Why So Serious?

    I write a lot on this site about what it costs to leave the Christian church. I myself have been relatively lucky, especially for a (former) Evangelical. I’ve lost some routine, and some prefabricated community; I’ve had to have some awkward conversations with friends and family, and had a few connections diminished or severed altogether; but, all in all, I can easily say that I’ve gained much more than I gave up. This is not always--perhaps not even often--the case for others. It is not uncommon for Christians who openly declare themselves agnostics or atheists to be totally cut off from their families of origin, to lose whole swaths of friends, to watch their marriages crumble and have their reputation maligned in front of all of their acquaintances, and even their own children. Evangelicals who leave the church are frequently excommunicated--not from the doctrine, which they chose to reject on their own, but from the social family with whom they’ve had genuine relationships that (they thought, at least) went deeper than an agreed upon mythology.

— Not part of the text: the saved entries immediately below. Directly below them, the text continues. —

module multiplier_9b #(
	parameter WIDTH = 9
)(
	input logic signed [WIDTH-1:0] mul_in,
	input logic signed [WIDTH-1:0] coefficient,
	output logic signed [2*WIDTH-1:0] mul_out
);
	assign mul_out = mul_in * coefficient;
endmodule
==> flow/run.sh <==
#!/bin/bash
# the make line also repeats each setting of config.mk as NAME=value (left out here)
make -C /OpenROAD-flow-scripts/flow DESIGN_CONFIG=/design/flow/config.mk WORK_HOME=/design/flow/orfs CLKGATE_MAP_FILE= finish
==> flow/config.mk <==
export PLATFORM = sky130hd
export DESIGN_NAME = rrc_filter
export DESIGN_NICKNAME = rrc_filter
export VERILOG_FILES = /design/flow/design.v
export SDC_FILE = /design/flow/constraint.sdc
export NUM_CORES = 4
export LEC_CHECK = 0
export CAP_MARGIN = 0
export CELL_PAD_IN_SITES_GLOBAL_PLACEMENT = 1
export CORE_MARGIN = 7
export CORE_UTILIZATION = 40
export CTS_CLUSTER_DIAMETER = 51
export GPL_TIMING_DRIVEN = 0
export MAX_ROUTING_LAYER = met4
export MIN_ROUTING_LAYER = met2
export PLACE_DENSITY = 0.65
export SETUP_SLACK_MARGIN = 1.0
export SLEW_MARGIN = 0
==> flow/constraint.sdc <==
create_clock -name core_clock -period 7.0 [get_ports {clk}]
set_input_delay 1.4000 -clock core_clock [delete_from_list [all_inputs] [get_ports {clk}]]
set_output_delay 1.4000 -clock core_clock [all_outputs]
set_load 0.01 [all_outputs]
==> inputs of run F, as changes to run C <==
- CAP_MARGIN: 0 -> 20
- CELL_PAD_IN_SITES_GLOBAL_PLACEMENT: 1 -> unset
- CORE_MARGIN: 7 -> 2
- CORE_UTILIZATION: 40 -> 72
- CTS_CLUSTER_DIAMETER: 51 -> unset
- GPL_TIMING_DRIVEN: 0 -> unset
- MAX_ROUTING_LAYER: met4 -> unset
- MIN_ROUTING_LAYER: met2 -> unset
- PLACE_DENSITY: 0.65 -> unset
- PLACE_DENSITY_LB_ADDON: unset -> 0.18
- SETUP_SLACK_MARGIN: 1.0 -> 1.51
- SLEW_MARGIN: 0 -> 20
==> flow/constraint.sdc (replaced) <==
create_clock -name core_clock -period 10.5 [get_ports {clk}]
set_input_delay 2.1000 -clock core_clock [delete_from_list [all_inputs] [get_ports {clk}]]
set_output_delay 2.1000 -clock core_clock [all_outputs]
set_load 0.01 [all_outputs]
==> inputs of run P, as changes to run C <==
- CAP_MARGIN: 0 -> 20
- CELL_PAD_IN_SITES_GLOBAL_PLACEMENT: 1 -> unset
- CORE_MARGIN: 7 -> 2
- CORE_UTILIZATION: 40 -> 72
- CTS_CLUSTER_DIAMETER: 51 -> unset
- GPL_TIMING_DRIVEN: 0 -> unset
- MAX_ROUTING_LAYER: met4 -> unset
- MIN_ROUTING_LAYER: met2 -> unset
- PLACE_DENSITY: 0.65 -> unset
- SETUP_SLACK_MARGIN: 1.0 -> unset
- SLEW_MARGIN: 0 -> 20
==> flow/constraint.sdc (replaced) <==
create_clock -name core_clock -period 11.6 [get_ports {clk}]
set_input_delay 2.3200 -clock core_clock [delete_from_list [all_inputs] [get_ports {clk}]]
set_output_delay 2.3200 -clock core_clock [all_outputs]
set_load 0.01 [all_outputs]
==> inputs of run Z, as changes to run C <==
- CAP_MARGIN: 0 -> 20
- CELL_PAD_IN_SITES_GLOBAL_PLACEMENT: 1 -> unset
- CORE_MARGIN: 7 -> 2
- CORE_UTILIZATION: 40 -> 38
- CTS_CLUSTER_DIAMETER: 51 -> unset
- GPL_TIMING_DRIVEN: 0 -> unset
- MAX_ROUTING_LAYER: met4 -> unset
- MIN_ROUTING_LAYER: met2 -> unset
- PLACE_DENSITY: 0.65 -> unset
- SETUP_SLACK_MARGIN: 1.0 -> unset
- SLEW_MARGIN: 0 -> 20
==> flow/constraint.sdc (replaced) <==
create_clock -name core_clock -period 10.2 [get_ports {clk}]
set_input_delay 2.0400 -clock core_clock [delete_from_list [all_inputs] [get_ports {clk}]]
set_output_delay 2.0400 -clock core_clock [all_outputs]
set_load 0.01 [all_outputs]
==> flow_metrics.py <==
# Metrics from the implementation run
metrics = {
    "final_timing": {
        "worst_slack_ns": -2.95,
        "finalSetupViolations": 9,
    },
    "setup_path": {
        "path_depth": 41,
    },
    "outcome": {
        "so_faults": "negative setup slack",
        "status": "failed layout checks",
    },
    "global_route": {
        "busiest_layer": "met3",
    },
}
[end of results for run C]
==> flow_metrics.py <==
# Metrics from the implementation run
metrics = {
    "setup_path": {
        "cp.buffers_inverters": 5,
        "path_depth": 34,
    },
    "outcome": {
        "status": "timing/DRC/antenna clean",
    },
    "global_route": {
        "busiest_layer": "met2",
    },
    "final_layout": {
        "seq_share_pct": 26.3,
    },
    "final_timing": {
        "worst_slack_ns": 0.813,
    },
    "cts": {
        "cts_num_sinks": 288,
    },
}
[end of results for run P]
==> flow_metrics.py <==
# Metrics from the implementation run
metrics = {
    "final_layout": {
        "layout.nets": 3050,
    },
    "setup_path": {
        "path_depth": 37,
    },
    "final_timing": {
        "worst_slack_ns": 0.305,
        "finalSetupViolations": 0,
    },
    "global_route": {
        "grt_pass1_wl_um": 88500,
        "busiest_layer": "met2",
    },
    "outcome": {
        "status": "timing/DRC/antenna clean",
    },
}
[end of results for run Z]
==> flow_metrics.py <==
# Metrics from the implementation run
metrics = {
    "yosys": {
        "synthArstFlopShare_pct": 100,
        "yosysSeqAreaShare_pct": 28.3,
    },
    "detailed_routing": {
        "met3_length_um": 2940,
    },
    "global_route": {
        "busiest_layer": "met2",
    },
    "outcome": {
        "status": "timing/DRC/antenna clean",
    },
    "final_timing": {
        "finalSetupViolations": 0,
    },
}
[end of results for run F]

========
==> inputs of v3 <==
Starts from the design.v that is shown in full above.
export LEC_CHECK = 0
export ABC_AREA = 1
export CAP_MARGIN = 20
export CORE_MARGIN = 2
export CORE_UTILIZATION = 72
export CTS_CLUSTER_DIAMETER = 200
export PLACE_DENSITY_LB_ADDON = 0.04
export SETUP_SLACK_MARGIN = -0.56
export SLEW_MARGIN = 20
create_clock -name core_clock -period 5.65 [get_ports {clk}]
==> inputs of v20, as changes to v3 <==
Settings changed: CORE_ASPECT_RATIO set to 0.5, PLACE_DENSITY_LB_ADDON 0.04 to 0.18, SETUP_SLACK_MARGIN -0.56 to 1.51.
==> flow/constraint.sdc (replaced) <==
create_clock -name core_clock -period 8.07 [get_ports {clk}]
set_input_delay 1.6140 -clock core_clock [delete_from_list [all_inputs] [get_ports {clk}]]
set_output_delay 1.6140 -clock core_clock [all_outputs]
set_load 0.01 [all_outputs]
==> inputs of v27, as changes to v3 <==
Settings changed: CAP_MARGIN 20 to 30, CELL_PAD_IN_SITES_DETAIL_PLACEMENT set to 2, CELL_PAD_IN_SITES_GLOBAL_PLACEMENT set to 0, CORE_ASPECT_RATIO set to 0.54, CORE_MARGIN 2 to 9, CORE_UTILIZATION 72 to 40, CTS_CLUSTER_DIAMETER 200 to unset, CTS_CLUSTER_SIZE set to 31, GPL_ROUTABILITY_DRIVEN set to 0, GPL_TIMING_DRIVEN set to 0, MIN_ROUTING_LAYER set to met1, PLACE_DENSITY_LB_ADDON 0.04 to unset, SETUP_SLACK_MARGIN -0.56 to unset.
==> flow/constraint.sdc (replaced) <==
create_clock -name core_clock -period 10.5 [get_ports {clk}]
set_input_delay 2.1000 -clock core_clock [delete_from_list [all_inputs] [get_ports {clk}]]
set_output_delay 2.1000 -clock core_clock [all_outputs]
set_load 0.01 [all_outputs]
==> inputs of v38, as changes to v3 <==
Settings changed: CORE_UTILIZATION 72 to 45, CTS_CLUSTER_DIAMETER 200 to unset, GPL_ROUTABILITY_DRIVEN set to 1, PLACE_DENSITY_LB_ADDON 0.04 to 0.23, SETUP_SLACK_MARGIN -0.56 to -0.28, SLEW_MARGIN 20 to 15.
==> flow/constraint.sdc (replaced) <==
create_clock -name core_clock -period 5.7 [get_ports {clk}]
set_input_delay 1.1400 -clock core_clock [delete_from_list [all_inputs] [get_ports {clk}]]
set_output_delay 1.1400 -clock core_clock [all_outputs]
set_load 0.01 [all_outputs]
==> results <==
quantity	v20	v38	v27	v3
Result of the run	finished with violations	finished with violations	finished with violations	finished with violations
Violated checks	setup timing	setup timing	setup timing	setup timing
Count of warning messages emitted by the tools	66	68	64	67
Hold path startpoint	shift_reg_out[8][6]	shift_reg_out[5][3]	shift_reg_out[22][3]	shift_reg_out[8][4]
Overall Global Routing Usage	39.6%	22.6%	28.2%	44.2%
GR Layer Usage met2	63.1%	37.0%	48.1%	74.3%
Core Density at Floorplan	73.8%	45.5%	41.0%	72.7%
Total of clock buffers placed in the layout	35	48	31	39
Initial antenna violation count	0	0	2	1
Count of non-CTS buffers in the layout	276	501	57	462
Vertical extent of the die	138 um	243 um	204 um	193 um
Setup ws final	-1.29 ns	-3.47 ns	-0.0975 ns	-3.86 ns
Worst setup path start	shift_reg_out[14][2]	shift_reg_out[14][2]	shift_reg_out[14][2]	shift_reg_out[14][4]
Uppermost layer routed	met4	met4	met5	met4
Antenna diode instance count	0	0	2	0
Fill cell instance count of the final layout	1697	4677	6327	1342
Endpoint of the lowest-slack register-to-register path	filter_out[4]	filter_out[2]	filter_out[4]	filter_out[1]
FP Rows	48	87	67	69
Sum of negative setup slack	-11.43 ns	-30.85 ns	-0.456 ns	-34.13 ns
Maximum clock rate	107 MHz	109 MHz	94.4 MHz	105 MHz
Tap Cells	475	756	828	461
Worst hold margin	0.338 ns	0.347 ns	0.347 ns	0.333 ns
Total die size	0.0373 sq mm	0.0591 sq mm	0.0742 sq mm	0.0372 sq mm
==> inputs of maple <==
// axi_gpio_expanded
module axi_gpio_expanded
#(
    parameter C_ALL_INPUTS        = 0,             
    parameter C_ALL_OUTPUTS       = 0,             
    parameter C_GPIO_WIDTH        = 32,            
    parameter C_DOUT_DEFAULT      = 32'h00000000,  
    parameter C_TRI_DEFAULT       = 32'hFFFFFFFF,  
    parameter C_IS_DUAL           = 1,             
    parameter C_ALL_INPUTS_2      = 0,             
    parameter C_ALL_OUTPUTS_2     = 0,             
    parameter C_GPIO2_WIDTH       = 32,            
    parameter C_DOUT_DEFAULT_2    = 32'h00000000,  
    parameter C_TRI_DEFAULT_2     = 32'hFFFFFFFF,  
    parameter C_INTERRUPT_PRESENT = 1              
)
(
    input logic ACLK,     
    input logic ARESETn,  
    input  logic              [8:2] AWADDR,    
    input  logic              [2:0] AWPROT,    
    input  logic                    AWVALID,   
    output logic                    AWREADY,   
    input  logic             [31:0] WDATA,   
    input  logic              [3:0] WSTRB,   
    input  logic                    WVALID,  
    output logic                    WREADY,  
    output logic              [1:0] BRESP,   
    output logic                    BVALID,  
    input  logic                    BREADY,  
    input  logic              [8:2] ARADDR,    
    input  logic              [2:0] ARPROT,    
    input  logic                    ARVALID,   
    output logic                    ARREADY,   
    output logic             [31:0] RDATA,   
    output logic              [1:0] RRESP,   
    output logic                    RVALID,  
    input  logic                    RREADY,  
    output logic ip2intc_irpt,                    
    input  logic  [C_GPIO_WIDTH-1:0] gpio_io_i,   
    output logic  [C_GPIO_WIDTH-1:0] gpio_io_o,   
    output logic  [C_GPIO_WIDTH-1:0] gpio_io_t,   
    input  logic [C_GPIO2_WIDTH-1:0] gpio2_io_i,  
    output logic [C_GPIO2_WIDTH-1:0] gpio2_io_o,  
    output logic [C_GPIO2_WIDTH-1:0] gpio2_io_t   
);
==> flow/config.mk <==
export PLATFORM = sky130hd
export DESIGN_NAME = axi_gpio_expanded
export DESIGN_NICKNAME = axi_gpio_expanded
export VERILOG_FILES = /design/flow/design.v
export SDC_FILE = /design/flow/constraint.sdc
export NUM_CORES = 4
export LEC_CHECK = 0
export ABC_AREA = 0
export CAP_MARGIN = 20
export CELL_PAD_IN_SITES_DETAIL_PLACEMENT = 0
export CELL_PAD_IN_SITES_GLOBAL_PLACEMENT = 0
export CORE_ASPECT_RATIO = 1.01
export CORE_MARGIN = 2
export CORE_UTILIZATION = 70
export CTS_CLUSTER_DIAMETER = 358
export CTS_CLUSTER_SIZE = 15
export GPL_ROUTABILITY_DRIVEN = 0
export GPL_TIMING_DRIVEN = 1
export MAX_ROUTING_LAYER = met5
export SLEW_MARGIN = 20
==> flow/constraint.sdc <==
create_clock -name core_clock -period 1.73 [get_ports {ACLK}]
set_input_delay 0.3460 -clock core_clock [delete_from_list [all_inputs] [get_ports {ACLK}]]
set_output_delay 0.3460 -clock core_clock [all_outputs]
set_load 0.01 [all_outputs]
run.sh (not shown) runs the stock make flow with config.mk's settings and CLKGATE_MAP_FILE=.
==> inputs of zinc, as changes to maple <==
ABC_AREA = default   (was 0)
CELL_PAD_IN_SITES_DETAIL_PLACEMENT = default   (was 0)
CELL_PAD_IN_SITES_GLOBAL_PLACEMENT = default   (was 0)
CORE_ASPECT_RATIO = default   (was 1.01)
CORE_UTILIZATION = 63   (was 70)
CTS_CLUSTER_DIAMETER = default   (was 358)
CTS_CLUSTER_SIZE = default   (was 15)
GPL_ROUTABILITY_DRIVEN = default   (was 0)
GPL_TIMING_DRIVEN = default   (was 1)
MAX_ROUTING_LAYER = default   (was met5)
==> flow/constraint.sdc (replaced) <==
create_clock -name core_clock -period 6.61 [get_ports {ACLK}]
set_input_delay 1.3220 -clock core_clock [delete_from_list [all_inputs] [get_ports {ACLK}]]
set_output_delay 1.3220 -clock core_clock [all_outputs]
set_load 0.01 [all_outputs]
==> inputs of yarrow, as changes to maple <==
CORE_UTILIZATION = 66   (was 70)
CTS_CLUSTER_DIAMETER = default   (was 358)
CTS_CLUSTER_SIZE = 74   (was 15)
HOLD_SLACK_MARGIN = 0.3   (was default)
==> results <==
zinc produced a clean layout. yarrow died in 4_1_cts on DPL-0038. maple did not get past 4_1_cts.
In synthesized cell count, zinc and maple do not differ.
Die size, lowest first: maple, yarrow, zinc.
In area after synthesis, yarrow and maple do not differ.
==> figures <==
metric	maple	yarrow	zinc
Run status	aborted with a tool error	aborted with a tool error	finished clean
Stage where the flow stopped	4_1_cts	4_1_cts	-
Floorplan Core Area	0.0149 sq mm	0.0157 sq mm	0.0165 sq mm
Post-DP HPWL	26,400 um	25,300 um	22,500 um
Cell count in the Yosys report	1,070	1,070	1,070
Area figure in the yosys stat output	0.0106 sq mm	0.0106 sq mm	0.0106 sq mm
Die height	128 um	131 um	134 um
Synthesized-area fraction occupied by adder cells	0%	0%	0%
Initial Util	71.1%	67.5%	64.2%
Worst setup timing slack at the placement stage	-0.677 ns	-0.629 ns	2.73 ns
Number of instances in the placed design	1,541	1,576	1,523
Flip-flop and latch count after synthesis	299	299	299
Die Footprint	0.0162 sq mm	0.0171 sq mm	0.0179 sq mm
DP Area	0.0140 sq mm	0.0141 sq mm	0.0135 sq mm
Standard-cell rows	45	46	47
Horizontal die dimension	126 um	130 um	134 um
Post-synthesis mux area share	7.05%	7.05%	7.05%
Complex Gates by Area	9.12%	9.12%	9.12%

    Us apostates are not particularly surprised by stories of these kind when they happen. The shallowness, hypocrisy, and rigidity of the Christianities we experienced are part of what led us away. What I get fired up about is what the consequences for an ex-Christian leaving the church should say to Christians themselves about what kind of institution they’re participating in. What message does it send, for example, when you say you believe that God’s acceptance is unconditional, and yet those who are honest about what they do and don’t believe in are treated as weirdos, as stupid or confused, as less-than? What does it say when you say your God is all-powerful, beyond human, and yet those who have a different opinion about how the universe works are treated as sicknesses, as infections who are going to bring the whole house down. What does it say when you bet your life on a religion of love and yet prove incapable of having strong, intimate relationships with those who are not personally interested in your belief system?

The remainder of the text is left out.